Task to complete
Using the data below, return every line that holds the word "input".

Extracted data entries
╭──

--- src/rtl/eep_wp_ctrl.sv ---
module eep_wp_ctrl #(
  parameter int AW          = 7,
  parameter int PROG_CYCLES = 64,
  parameter int SYNC        = 2
) (
  input  logic clk,
  input  logic rst_n,
  input  logic spi_cs_n,
  input  logic spi_sck,
  input  logic spi_mosi,
  output logic spi_miso
);

  localparam int DW = 8;

  logic          frame_start, frame_end, byte_done, on_boundary;
  logic [1:0]    nbytes, prot;
  logic [DW-1:0] rx_byte, tx_byte, rd_data, wr_data;
  logic          tx_load, wr_req, wr_taken;
  logic [AW-1:0] rd_addr, wr_addr;

  eep_spi_front #(.SYNC(SYNC)) u_front (
    .clk(clk), .rst_n(rst_n),
    .cs_n(spi_cs_n), .sck(spi_sck), .mosi(spi_mosi),
    .tx_load(tx_load), .tx_byte(tx_byte),
    .frame_start(frame_start), .frame_end(frame_end),
    .byte_done(byte_done), .rx_byte(rx_byte),
    .on_boundary(on_boundary), .nbytes(nbytes),
    .miso(spi_miso)
  );

  eep_cmd #(.AW(AW), .PROG_CYCLES(PROG_CYCLES)) u_cmd (
    .clk(clk), .rst_n(rst_n),
    .frame_start(frame_start), .frame_end(frame_end),
    .on_boundary(on_boundary), .nbytes(nbytes),
    .byte_done(byte_done), .rx_byte(rx_byte),
    .rd_data(rd_data), .wr_taken(wr_taken),
    .tx_load(tx_load), .tx_byte(tx_byte),
    .rd_addr(rd_addr), .wr_req(wr_req),
    .wr_addr(wr_addr), .wr_data(wr_data), .prot(prot)
  );

  eep_array #(.AW(AW), .DW(DW)) u_array (
    .clk(clk), .rst_n(rst_n), .prot(prot),
    .wr_req(wr_req), .wr_addr(wr_addr), .wr_data(wr_data),
    .rd_addr(rd_addr), .rd_data(rd_data), .wr_taken(wr_taken)
  );

endmodule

╰──

Answer for the task
  input  logic clk,
  input  logic rst_n,
  input  logic spi_cs_n,
  input  logic spi_sck,
  input  logic spi_mosi,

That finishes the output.